Collected data
*** Block opens ***

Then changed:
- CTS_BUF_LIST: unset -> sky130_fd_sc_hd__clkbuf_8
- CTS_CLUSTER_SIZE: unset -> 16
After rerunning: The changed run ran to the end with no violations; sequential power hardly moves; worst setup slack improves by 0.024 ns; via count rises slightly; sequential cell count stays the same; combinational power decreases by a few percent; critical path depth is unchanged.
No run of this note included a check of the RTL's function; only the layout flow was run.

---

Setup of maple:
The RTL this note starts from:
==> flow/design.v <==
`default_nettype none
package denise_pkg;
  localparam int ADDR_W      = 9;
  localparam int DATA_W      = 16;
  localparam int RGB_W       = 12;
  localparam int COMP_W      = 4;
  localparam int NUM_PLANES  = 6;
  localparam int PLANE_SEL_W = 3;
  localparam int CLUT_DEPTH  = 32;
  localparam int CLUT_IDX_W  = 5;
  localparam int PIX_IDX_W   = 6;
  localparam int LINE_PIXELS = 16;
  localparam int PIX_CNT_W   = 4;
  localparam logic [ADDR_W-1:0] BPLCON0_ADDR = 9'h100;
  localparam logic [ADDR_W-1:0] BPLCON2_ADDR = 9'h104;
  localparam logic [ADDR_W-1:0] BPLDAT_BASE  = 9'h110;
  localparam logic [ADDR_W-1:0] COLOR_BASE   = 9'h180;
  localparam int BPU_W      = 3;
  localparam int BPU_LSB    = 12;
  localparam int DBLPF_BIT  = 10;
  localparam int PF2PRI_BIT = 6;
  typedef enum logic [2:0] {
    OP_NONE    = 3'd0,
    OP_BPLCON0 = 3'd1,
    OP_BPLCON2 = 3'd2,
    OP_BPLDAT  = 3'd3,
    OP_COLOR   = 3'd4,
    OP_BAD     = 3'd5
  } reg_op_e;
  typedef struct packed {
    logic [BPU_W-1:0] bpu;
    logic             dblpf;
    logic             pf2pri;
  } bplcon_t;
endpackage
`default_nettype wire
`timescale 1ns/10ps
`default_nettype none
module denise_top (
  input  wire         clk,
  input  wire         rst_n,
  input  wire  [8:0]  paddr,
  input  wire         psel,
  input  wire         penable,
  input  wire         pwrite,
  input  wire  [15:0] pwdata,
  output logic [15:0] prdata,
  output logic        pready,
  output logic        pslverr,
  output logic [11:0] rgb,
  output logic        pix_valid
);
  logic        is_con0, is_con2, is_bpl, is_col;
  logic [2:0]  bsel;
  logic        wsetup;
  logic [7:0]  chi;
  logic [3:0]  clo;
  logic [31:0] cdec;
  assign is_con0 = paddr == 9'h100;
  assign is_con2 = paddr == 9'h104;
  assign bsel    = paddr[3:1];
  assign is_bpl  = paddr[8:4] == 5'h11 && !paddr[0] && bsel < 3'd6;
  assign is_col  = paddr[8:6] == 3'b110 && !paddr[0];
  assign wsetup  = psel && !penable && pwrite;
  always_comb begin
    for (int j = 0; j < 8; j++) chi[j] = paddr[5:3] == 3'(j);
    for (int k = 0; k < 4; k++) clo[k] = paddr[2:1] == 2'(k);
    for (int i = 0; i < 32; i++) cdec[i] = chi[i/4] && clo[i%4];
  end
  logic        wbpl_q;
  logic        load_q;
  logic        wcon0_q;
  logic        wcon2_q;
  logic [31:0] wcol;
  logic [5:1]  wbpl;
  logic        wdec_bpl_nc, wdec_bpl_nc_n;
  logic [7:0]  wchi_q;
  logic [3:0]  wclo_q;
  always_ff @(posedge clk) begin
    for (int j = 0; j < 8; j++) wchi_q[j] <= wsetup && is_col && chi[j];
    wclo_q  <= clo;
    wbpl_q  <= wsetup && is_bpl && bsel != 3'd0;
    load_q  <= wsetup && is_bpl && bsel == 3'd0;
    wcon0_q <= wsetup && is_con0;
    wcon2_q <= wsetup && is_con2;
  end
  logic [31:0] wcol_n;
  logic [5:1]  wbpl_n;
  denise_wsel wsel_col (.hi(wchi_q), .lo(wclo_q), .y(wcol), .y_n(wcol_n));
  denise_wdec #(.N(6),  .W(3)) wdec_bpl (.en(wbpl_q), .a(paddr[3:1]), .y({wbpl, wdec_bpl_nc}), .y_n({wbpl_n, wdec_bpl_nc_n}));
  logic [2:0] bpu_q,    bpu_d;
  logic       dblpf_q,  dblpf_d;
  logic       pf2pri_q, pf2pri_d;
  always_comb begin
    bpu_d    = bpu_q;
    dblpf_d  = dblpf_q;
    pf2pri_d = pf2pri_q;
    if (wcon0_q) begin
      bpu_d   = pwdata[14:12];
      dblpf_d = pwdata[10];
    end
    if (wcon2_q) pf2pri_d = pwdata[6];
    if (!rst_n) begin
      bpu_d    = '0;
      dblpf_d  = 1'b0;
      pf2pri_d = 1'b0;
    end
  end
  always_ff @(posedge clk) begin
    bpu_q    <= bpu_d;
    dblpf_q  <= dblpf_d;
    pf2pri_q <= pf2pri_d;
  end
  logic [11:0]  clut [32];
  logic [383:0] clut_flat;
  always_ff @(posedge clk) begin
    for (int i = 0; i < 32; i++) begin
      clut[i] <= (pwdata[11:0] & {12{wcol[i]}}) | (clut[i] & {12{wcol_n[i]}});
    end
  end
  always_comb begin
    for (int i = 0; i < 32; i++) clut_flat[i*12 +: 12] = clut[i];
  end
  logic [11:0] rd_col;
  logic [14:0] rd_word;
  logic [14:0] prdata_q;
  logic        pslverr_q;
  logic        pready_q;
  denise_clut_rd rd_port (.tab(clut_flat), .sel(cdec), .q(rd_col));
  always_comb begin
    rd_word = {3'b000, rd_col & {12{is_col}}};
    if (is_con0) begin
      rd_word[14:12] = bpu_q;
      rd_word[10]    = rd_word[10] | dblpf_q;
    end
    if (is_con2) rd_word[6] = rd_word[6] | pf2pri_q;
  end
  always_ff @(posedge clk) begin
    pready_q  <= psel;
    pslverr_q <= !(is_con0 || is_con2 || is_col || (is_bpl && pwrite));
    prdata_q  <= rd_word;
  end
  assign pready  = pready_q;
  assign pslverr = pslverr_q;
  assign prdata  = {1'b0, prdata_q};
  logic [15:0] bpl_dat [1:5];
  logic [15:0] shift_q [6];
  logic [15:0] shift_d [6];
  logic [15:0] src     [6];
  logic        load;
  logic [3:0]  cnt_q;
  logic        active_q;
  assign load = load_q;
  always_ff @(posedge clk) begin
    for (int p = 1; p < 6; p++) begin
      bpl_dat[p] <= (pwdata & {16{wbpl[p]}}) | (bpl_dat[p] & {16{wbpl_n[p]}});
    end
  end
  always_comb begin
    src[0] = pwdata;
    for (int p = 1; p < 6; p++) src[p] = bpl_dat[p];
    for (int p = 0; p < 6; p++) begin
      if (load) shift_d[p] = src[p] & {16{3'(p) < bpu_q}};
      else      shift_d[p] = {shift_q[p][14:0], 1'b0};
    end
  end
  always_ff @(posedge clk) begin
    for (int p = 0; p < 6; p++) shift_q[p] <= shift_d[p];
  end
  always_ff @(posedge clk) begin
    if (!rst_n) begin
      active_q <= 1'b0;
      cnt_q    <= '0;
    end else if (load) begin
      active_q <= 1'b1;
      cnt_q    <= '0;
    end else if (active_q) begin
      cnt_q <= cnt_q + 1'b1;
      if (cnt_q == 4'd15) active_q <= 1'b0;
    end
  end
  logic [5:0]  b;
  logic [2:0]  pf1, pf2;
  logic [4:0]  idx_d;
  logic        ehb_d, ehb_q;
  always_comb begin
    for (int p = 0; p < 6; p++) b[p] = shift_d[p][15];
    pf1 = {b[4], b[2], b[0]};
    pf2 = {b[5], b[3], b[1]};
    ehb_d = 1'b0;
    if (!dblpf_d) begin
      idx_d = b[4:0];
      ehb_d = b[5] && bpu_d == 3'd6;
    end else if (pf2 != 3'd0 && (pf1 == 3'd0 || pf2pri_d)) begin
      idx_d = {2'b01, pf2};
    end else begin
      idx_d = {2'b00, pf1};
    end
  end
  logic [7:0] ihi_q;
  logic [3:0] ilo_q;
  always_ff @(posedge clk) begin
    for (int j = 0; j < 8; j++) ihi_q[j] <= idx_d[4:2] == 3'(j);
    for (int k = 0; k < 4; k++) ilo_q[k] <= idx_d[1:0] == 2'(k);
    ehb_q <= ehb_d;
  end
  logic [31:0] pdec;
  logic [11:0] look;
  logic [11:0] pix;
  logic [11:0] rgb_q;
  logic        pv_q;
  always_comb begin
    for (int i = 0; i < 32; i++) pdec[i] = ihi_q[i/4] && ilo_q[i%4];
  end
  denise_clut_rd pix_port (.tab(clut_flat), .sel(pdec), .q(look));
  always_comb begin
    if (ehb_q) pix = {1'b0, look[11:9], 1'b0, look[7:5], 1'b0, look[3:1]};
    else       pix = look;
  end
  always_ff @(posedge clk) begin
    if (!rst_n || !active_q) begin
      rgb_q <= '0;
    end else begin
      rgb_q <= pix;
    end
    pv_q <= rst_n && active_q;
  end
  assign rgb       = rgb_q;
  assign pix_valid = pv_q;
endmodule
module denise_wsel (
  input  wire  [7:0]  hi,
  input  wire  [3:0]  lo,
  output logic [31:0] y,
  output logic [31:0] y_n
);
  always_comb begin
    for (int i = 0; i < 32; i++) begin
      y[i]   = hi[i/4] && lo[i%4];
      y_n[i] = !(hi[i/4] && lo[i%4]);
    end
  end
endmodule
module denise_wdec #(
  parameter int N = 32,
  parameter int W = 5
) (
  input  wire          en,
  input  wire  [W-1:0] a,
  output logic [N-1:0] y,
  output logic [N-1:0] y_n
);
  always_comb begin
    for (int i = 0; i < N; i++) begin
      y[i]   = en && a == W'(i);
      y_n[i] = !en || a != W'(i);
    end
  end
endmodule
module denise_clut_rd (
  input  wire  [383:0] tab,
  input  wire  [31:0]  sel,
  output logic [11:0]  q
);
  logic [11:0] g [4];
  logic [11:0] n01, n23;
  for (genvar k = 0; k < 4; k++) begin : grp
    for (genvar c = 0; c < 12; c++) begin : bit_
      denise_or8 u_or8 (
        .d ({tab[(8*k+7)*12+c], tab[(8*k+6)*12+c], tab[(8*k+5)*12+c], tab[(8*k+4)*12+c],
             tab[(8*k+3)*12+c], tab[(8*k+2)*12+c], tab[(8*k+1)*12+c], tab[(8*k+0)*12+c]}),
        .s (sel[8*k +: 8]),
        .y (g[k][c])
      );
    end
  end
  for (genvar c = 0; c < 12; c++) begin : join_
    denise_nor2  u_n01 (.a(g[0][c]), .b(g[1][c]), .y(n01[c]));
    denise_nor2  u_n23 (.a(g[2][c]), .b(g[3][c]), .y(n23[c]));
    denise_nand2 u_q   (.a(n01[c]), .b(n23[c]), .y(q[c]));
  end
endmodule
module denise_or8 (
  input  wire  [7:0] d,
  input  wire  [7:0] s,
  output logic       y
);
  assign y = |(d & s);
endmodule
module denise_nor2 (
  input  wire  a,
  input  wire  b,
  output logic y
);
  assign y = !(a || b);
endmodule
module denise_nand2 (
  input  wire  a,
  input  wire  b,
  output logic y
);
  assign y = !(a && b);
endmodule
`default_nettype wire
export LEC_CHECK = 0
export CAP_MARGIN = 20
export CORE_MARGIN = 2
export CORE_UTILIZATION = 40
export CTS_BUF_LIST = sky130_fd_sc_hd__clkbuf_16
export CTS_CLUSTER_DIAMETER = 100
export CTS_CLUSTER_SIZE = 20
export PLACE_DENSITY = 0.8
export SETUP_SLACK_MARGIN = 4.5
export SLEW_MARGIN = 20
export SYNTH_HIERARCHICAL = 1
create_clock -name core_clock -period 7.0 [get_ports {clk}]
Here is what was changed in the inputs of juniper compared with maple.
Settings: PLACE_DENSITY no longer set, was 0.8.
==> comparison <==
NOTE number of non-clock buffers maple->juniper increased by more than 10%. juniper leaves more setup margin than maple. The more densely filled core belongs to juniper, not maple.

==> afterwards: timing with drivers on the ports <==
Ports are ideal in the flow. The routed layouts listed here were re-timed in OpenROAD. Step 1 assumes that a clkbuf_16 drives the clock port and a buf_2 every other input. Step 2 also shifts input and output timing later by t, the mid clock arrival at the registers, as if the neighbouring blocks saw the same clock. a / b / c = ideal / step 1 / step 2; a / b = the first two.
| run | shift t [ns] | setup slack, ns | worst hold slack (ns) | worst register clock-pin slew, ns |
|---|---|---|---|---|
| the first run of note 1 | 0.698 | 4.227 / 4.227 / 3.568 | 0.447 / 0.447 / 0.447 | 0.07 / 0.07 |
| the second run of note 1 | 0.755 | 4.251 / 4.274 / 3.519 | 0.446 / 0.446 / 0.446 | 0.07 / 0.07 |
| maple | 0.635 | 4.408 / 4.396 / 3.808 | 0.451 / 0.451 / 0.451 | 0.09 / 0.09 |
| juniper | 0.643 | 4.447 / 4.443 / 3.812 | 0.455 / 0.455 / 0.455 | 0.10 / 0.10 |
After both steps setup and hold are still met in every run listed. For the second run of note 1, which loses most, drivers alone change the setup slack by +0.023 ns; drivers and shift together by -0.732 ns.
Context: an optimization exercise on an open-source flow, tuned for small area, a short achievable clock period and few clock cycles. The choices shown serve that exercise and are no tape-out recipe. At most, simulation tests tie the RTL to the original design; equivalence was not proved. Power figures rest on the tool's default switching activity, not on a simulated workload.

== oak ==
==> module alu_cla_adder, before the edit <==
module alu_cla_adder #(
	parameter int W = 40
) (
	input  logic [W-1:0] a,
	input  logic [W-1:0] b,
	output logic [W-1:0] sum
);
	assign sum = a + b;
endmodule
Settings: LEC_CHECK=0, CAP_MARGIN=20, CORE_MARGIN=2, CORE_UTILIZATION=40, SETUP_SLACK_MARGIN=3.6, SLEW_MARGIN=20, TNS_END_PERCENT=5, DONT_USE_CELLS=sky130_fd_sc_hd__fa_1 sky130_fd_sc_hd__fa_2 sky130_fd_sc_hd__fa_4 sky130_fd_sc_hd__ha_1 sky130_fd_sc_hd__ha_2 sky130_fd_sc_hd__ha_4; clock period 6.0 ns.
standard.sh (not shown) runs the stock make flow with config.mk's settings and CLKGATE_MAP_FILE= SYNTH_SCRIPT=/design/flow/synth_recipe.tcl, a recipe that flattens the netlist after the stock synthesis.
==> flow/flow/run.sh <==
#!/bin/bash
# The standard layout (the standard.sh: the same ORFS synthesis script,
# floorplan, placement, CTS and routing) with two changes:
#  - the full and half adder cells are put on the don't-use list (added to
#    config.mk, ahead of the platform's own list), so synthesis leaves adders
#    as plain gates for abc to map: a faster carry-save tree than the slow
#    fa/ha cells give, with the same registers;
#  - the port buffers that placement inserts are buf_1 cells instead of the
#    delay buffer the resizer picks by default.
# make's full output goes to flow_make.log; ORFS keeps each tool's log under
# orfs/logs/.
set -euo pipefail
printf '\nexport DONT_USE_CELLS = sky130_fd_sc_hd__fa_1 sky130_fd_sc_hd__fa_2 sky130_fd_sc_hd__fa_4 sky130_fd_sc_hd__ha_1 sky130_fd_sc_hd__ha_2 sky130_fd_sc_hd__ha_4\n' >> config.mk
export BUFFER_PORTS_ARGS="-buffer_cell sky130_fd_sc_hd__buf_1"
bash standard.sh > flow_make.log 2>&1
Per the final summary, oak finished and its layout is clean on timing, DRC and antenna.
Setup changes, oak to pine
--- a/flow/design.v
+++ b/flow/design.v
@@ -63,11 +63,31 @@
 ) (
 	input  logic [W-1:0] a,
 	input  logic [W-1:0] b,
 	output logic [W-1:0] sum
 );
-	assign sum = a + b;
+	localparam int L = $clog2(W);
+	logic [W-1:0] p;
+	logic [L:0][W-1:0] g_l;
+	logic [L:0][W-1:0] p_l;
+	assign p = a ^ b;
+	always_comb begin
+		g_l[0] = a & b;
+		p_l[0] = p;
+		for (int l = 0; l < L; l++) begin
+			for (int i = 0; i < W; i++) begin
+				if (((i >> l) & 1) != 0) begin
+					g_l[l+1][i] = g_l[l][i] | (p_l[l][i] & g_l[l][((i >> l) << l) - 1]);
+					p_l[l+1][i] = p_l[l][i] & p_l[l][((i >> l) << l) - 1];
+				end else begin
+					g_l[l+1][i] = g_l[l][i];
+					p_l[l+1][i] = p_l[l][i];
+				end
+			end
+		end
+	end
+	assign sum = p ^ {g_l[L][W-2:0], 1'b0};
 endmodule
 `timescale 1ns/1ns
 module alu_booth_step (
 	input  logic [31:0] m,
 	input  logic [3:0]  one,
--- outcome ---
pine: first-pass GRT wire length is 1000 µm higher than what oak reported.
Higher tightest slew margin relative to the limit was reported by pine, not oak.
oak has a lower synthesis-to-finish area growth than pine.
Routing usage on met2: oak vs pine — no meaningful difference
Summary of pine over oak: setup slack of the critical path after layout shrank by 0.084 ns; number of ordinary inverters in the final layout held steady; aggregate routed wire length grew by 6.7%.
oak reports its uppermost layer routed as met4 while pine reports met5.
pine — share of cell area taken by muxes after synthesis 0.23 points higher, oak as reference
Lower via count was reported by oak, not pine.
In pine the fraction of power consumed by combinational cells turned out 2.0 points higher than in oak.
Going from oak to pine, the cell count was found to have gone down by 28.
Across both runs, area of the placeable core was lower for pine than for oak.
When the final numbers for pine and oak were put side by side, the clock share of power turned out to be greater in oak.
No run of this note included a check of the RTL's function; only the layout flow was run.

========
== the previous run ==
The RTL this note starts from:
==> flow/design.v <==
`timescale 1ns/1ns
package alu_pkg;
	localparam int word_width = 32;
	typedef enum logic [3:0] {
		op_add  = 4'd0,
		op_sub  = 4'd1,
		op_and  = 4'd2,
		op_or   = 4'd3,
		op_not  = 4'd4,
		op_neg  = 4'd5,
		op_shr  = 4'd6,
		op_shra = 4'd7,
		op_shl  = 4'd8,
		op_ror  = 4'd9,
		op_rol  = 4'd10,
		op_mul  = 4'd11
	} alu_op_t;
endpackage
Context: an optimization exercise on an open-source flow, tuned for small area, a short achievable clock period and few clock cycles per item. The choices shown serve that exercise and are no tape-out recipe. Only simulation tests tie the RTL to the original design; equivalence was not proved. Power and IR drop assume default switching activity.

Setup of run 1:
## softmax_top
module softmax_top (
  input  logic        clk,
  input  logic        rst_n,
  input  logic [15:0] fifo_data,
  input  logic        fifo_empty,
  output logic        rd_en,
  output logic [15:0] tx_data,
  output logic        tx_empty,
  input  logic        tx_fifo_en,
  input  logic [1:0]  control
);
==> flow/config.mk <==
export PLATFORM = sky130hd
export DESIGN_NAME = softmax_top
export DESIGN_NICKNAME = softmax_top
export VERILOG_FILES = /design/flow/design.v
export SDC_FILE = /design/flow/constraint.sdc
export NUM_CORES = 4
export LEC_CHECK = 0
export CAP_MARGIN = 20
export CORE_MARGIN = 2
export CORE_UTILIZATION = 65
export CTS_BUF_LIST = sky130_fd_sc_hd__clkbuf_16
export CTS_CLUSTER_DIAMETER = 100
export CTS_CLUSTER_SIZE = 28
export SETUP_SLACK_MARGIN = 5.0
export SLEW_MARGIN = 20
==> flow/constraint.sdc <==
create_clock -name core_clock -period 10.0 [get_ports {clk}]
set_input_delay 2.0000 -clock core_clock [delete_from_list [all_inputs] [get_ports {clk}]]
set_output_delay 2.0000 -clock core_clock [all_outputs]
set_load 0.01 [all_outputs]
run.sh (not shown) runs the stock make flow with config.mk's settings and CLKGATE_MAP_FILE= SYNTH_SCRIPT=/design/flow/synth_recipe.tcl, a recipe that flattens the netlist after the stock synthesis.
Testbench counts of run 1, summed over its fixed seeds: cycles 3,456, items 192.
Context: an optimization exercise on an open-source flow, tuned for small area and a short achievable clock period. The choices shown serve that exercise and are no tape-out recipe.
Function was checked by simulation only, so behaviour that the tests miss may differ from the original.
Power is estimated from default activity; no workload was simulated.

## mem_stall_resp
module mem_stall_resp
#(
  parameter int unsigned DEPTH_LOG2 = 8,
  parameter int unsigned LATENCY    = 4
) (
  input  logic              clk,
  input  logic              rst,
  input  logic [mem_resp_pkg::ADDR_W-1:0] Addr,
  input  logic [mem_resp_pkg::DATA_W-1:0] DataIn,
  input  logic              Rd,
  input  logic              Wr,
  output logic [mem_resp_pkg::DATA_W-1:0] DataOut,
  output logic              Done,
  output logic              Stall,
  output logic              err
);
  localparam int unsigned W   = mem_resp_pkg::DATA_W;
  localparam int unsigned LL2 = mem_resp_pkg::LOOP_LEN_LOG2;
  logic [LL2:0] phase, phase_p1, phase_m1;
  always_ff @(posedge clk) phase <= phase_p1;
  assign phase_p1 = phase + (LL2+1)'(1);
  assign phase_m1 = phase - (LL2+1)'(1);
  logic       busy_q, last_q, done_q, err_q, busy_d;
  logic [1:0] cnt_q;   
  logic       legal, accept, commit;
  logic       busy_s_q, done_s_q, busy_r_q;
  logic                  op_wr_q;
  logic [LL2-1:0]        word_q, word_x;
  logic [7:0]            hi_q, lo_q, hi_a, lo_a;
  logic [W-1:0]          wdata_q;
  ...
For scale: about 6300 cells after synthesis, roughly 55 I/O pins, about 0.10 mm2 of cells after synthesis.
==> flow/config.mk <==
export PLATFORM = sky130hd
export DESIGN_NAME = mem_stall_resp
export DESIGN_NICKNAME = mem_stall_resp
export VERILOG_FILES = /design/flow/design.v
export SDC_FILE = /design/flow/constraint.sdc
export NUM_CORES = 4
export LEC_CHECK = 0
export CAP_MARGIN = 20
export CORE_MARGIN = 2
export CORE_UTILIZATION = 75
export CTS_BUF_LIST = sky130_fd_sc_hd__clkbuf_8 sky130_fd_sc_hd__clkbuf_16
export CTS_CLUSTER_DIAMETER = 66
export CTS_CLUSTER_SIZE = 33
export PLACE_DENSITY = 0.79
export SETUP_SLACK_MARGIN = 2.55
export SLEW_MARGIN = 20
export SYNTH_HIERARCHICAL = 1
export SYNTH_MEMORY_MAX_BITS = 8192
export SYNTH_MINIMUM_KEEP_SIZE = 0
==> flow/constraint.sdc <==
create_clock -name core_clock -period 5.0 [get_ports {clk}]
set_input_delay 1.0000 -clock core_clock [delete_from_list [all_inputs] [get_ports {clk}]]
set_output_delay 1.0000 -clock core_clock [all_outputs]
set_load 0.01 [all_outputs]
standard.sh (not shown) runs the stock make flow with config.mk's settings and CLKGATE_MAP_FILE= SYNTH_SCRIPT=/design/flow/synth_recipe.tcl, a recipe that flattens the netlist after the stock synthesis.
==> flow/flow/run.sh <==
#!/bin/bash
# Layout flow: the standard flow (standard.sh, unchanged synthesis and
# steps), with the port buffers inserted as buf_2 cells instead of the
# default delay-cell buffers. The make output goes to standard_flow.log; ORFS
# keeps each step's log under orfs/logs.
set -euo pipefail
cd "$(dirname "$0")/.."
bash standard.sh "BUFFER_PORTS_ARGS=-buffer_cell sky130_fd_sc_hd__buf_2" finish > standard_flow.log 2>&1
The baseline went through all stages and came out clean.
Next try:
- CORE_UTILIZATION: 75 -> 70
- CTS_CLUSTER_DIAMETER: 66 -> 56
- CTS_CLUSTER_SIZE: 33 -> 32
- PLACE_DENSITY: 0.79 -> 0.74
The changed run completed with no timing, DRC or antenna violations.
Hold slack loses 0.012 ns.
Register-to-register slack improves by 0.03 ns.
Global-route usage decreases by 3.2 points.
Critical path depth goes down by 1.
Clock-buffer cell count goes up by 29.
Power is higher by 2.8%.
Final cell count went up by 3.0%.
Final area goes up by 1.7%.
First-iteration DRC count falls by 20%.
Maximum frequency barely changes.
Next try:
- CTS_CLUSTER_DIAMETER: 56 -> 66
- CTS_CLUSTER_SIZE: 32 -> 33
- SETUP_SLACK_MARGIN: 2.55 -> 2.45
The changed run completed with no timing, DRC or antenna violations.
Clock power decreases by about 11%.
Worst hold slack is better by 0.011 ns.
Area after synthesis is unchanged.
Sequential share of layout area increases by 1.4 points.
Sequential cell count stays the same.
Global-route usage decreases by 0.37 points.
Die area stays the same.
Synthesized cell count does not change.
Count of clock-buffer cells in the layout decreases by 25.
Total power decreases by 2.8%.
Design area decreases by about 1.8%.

*** Block closes ***

The response must consist solely of the lines from the top of the records through the line holding "After rerunning: The", copied word for word.

Then changed:
- CTS_BUF_LIST: unset -> sky130_fd_sc_hd__clkbuf_8
- CTS_CLUSTER_SIZE: unset -> 16
After rerunning: The changed run ran to the end with no violations; sequential power hardly moves; worst setup slack improves by 0.024 ns; via count rises slightly; sequential cell count stays the same; combinational power decreases by a few percent; critical path depth is unchanged.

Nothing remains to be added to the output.